• WHAT TO WORK ON: Starting with the line containing "## placed cells" and going on through the line containing "## metrics by stage", return the lines of the data below exactly, and only those.

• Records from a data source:
+--

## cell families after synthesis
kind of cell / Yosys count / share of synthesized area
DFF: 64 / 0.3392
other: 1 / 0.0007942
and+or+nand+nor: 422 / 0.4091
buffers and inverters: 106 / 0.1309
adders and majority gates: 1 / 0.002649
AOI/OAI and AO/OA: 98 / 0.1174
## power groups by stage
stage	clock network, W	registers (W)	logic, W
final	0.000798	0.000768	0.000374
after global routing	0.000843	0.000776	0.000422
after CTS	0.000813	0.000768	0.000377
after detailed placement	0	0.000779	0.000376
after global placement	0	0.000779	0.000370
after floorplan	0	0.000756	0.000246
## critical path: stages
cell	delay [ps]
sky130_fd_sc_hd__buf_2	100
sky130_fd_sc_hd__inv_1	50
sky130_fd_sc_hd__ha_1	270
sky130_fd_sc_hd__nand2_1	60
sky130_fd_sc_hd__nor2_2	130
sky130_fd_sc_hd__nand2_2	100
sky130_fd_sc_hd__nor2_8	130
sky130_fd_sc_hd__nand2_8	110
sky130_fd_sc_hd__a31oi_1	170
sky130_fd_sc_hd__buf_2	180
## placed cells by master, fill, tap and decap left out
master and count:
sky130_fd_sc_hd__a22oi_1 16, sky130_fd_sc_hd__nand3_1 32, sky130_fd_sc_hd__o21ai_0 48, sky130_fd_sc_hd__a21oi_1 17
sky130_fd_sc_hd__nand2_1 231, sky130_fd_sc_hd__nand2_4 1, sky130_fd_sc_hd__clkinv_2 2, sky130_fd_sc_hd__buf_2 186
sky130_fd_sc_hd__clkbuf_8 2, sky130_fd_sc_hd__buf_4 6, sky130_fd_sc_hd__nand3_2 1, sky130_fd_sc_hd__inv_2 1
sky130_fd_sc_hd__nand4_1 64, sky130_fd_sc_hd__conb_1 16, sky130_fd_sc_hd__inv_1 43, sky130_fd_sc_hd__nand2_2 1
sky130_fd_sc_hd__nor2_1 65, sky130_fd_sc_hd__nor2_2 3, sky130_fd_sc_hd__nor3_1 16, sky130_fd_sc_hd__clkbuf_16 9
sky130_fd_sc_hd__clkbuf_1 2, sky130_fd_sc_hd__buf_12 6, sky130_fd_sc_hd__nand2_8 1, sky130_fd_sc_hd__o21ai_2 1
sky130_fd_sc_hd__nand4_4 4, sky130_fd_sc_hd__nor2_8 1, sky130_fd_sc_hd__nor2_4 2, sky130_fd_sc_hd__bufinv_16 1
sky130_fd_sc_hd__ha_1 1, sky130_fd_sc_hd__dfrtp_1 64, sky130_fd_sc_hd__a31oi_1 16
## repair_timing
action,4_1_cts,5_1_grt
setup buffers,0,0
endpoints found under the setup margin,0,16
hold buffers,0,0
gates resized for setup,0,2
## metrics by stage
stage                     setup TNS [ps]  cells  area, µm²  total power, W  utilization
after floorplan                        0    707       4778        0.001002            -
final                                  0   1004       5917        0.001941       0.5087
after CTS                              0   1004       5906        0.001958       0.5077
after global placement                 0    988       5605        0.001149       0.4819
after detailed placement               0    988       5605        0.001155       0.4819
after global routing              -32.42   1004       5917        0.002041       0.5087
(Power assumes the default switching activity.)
**src/rtl/dac_ramp_sectsum_pkg.sv**
```systemverilog
package dac_ramp_sectsum_pkg;

  typedef enum logic {
    ST_IDLE = 1'b0,
    ST_RUN  = 1'b1
  } seq_state_t;

  // Accumulator width: codes per section times the largest sample count.
  function automatic int unsigned acc_width(int unsigned code_w,
                                            int unsigned sect_log2,
                                            int unsigned spc_w);
    return code_w - sect_log2 + spc_w;
  endfunction

  // Effective samples per code: zero selects the default.
  function automatic int unsigned eff_spc(int unsigned cfg, int unsigned def_spc);
    return (cfg == 0) ? def_spc : cfg;
  endfunction

  // Section index of a code: its top sect_log2 bits.
  function automatic int unsigned sect_of(int unsigned code,
                                          int unsigned code_w,
                                          int unsigned sect_log2);
    return code >> (code_w - sect_log2);
  endfunction

endpackage

```
**src/rtl/dac_ramp_ctrl.sv**
```systemverilog
module dac_ramp_ctrl
  import dac_ramp_sectsum_pkg::*;
#(
  parameter int unsigned CODE_W    = 14,
  parameter int unsigned SECT_LOG2 = 2
) (
  input  logic                 clk,
  input  logic                 rst_n,
  input  logic                 start_req,
  input  logic                 bist_done,
  input  logic                 sys_idle,
  input  logic                 code_end,
  output logic                 run,
  output logic [CODE_W-1:0]    dac_code,
  output logic [SECT_LOG2-1:0] sect_idx,
  output logic                 run_start,
  output logic                 run_abort,
  output logic                 run_finish,
  output logic                 done
);

  seq_state_t        state_q;
  logic [CODE_W-1:0] code_q;
  logic              last_code;

  assign run       = (state_q == ST_RUN);
  assign last_code = &code_q;
  assign run_start = (state_q == ST_IDLE) && start_req && sys_idle && bist_done;
  assign run_abort = run && !sys_idle;
  // Abort wins over completion in the same cycle.
  assign run_finish = run && sys_idle && code_end && last_code;

  assign dac_code = code_q;
  assign sect_idx = SECT_LOG2'(sect_of(32'(code_q), CODE_W, SECT_LOG2));

  always_ff @(posedge clk or negedge rst_n) begin
    if (!rst_n) begin
      state_q <= ST_IDLE;
      code_q  <= '0;
      done    <= 1'b0;
    end else begin
      done <= run_finish;
      unique case (state_q)
        ST_IDLE: begin
          code_q <= '0;
          if (run_start) state_q <= ST_RUN;
        end
        ST_RUN: begin
          if (run_abort) begin
            state_q <= ST_IDLE;
            code_q  <= '0;
          end else if (code_end) begin
            if (last_code) begin
              state_q <= ST_IDLE;
              code_q  <= '0;
            end else begin
              code_q <= code_q + 1'b1;
            end
          end
        end
        default: state_q <= ST_IDLE;
      endcase
    end
  end

endmodule

```
**src/rtl/dac_ramp_meter.sv**
```systemverilog
module dac_ramp_meter
  import dac_ramp_sectsum_pkg::*;
#(
  parameter int unsigned SPC_W   = 7,
  parameter int unsigned DEF_SPC = 64
) (
  input  logic             clk,
  input  logic             rst_n,
  input  logic             run,
  input  logic             run_start,
  input  logic             mod_bit,
  input  logic [SPC_W-1:0] spc_cfg,
  output logic             code_end,
  output logic [SPC_W-1:0] code_ones
);

  logic [SPC_W-1:0] spc_q;   // samples per code for this run
  logic [SPC_W-1:0] cnt_q;   // samples already taken for the current code
  logic [SPC_W-1:0] ones_q;  // ones among them

  assign code_end  = run && (cnt_q == spc_q - 1'b1);
  assign code_ones = ones_q + SPC_W'(mod_bit);

  always_ff @(posedge clk or negedge rst_n) begin
    if (!rst_n) begin
      spc_q  <= SPC_W'(1);
      cnt_q  <= '0;
      ones_q <= '0;
    end else if (run_start) begin
      spc_q  <= SPC_W'(eff_spc(32'(spc_cfg), DEF_SPC));
      cnt_q  <= '0;
      ones_q <= '0;
    end else if (run) begin
      if (code_end) begin
        cnt_q  <= '0;
        ones_q <= '0;
      end else begin
        cnt_q  <= cnt_q + 1'b1;
        ones_q <= code_ones;
      end
    end
  end

endmodule

```
**src/rtl/dac_ramp_bank.sv**
```systemverilog
module dac_ramp_bank #(
  parameter int unsigned SECT_LOG2 = 2,
  parameter int unsigned SPC_W     = 7,
  parameter int unsigned ACC_W     = 19,
  localparam int unsigned NUM_SECT = 1 << SECT_LOG2
) (
  input  logic                               clk,
  input  logic                               rst_n,
  input  logic                               run_start,
  input  logic                               code_end,
  input  logic                               run_finish,
  input  logic [SECT_LOG2-1:0]               sect_idx,
  input  logic [SPC_W-1:0]                   code_ones,
  output logic [NUM_SECT-1:0][ACC_W-1:0]     sect_sum
);

  for (genvar g = 0; g < NUM_SECT; g++) begin : g_sect
    logic [ACC_W-1:0] work_q;
    logic [ACC_W-1:0] pub_q;
    logic             hit;
    logic [ACC_W-1:0] work_nxt;

    assign hit      = code_end && (sect_idx == SECT_LOG2'(g));
    assign work_nxt = work_q + (hit ? ACC_W'(code_ones) : '0);

    // Working sum, cleared at each run start.
    always_ff @(posedge clk or negedge rst_n) begin
      if (!rst_n)         work_q <= '0;
      else if (run_start) work_q <= '0;
      else if (hit)       work_q <= work_nxt;
    end

    // Published sum, replaced only when a run completes.
    always_ff @(posedge clk or negedge rst_n) begin
      if (!rst_n)          pub_q <= '0;
      else if (run_finish) pub_q <= work_nxt;
    end

    assign sect_sum[g] = pub_q;
  end

endmodule

```
**src/rtl/dac_ramp_sectsum.sv**
```systemverilog
module dac_ramp_sectsum
  import dac_ramp_sectsum_pkg::*;
#(
  parameter int unsigned CODE_W   = 14,
  parameter int unsigned SPC_W    = 7,
  parameter int unsigned DEF_SPC  = 64,
  localparam int unsigned SECT_LOG2 = 2,
  localparam int unsigned NUM_SECT  = 1 << SECT_LOG2,
  localparam int unsigned ACC_W     = acc_width(CODE_W, SECT_LOG2, SPC_W)
) (
  input  logic                           clk,
  input  logic                           rst_n,
  input  logic                           start_req,
  input  logic                           bist_done,
  input  logic                           sys_idle,
  input  logic [SPC_W-1:0]               spc_cfg,
  input  logic                           mod_bit,
  output logic [CODE_W-1:0]              dac_code,
  output logic                           mod_en,
  output logic                           done,
  output logic [NUM_SECT-1:0][ACC_W-1:0] sect_sum
);

  // Internal events, named for the checker.
  logic                 run;
  logic                 run_start;
  logic                 run_abort;
  logic                 run_finish;
  logic                 code_end;
  logic [SECT_LOG2-1:0] sect_idx;
  logic [SPC_W-1:0]     code_ones;

  assign mod_en = run;

  dac_ramp_ctrl #(
    .CODE_W    (CODE_W),
    .SECT_LOG2 (SECT_LOG2)
  ) u_ctrl (
    .clk        (clk),
    .rst_n      (rst_n),
    .start_req  (start_req),
    .bist_done  (bist_done),
    .sys_idle   (sys_idle),
    .code_end   (code_end),
    .run        (run),
    .dac_code   (dac_code),
    .sect_idx   (sect_idx),
    .run_start  (run_start),
    .run_abort  (run_abort),
    .run_finish (run_finish),
    .done       (done)
  );

  dac_ramp_meter #(
    .SPC_W   (SPC_W),
    .DEF_SPC (DEF_SPC)
  ) u_meter (
    .clk       (clk),
    .rst_n     (rst_n),
    .run       (run),
    .run_start (run_start),
    .mod_bit   (mod_bit),
    .spc_cfg   (spc_cfg),
    .code_end  (code_end),
    .code_ones (code_ones)
  );

  dac_ramp_bank #(
    .SECT_LOG2 (SECT_LOG2),
    .SPC_W     (SPC_W),
    .ACC_W     (ACC_W)
  ) u_bank (
    .clk        (clk),
    .rst_n      (rst_n),
    .run_start  (run_start),
    .code_end   (code_end),
    .run_finish (run_finish),
    .sect_idx   (sect_idx),
    .code_ones  (code_ones),
    .sect_sum   (sect_sum)
  );

endmodule

```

+--

• WRITTEN SOLUTION:
## placed cells by master, fill, tap and decap left out
master and count:
sky130_fd_sc_hd__a22oi_1 16, sky130_fd_sc_hd__nand3_1 32, sky130_fd_sc_hd__o21ai_0 48, sky130_fd_sc_hd__a21oi_1 17
sky130_fd_sc_hd__nand2_1 231, sky130_fd_sc_hd__nand2_4 1, sky130_fd_sc_hd__clkinv_2 2, sky130_fd_sc_hd__buf_2 186
sky130_fd_sc_hd__clkbuf_8 2, sky130_fd_sc_hd__buf_4 6, sky130_fd_sc_hd__nand3_2 1, sky130_fd_sc_hd__inv_2 1
sky130_fd_sc_hd__nand4_1 64, sky130_fd_sc_hd__conb_1 16, sky130_fd_sc_hd__inv_1 43, sky130_fd_sc_hd__nand2_2 1
sky130_fd_sc_hd__nor2_1 65, sky130_fd_sc_hd__nor2_2 3, sky130_fd_sc_hd__nor3_1 16, sky130_fd_sc_hd__clkbuf_16 9
sky130_fd_sc_hd__clkbuf_1 2, sky130_fd_sc_hd__buf_12 6, sky130_fd_sc_hd__nand2_8 1, sky130_fd_sc_hd__o21ai_2 1
sky130_fd_sc_hd__nand4_4 4, sky130_fd_sc_hd__nor2_8 1, sky130_fd_sc_hd__nor2_4 2, sky130_fd_sc_hd__bufinv_16 1
sky130_fd_sc_hd__ha_1 1, sky130_fd_sc_hd__dfrtp_1 64, sky130_fd_sc_hd__a31oi_1 16
## repair_timing
action,4_1_cts,5_1_grt
setup buffers,0,0
endpoints found under the setup margin,0,16
hold buffers,0,0
gates resized for setup,0,2
## metrics by stage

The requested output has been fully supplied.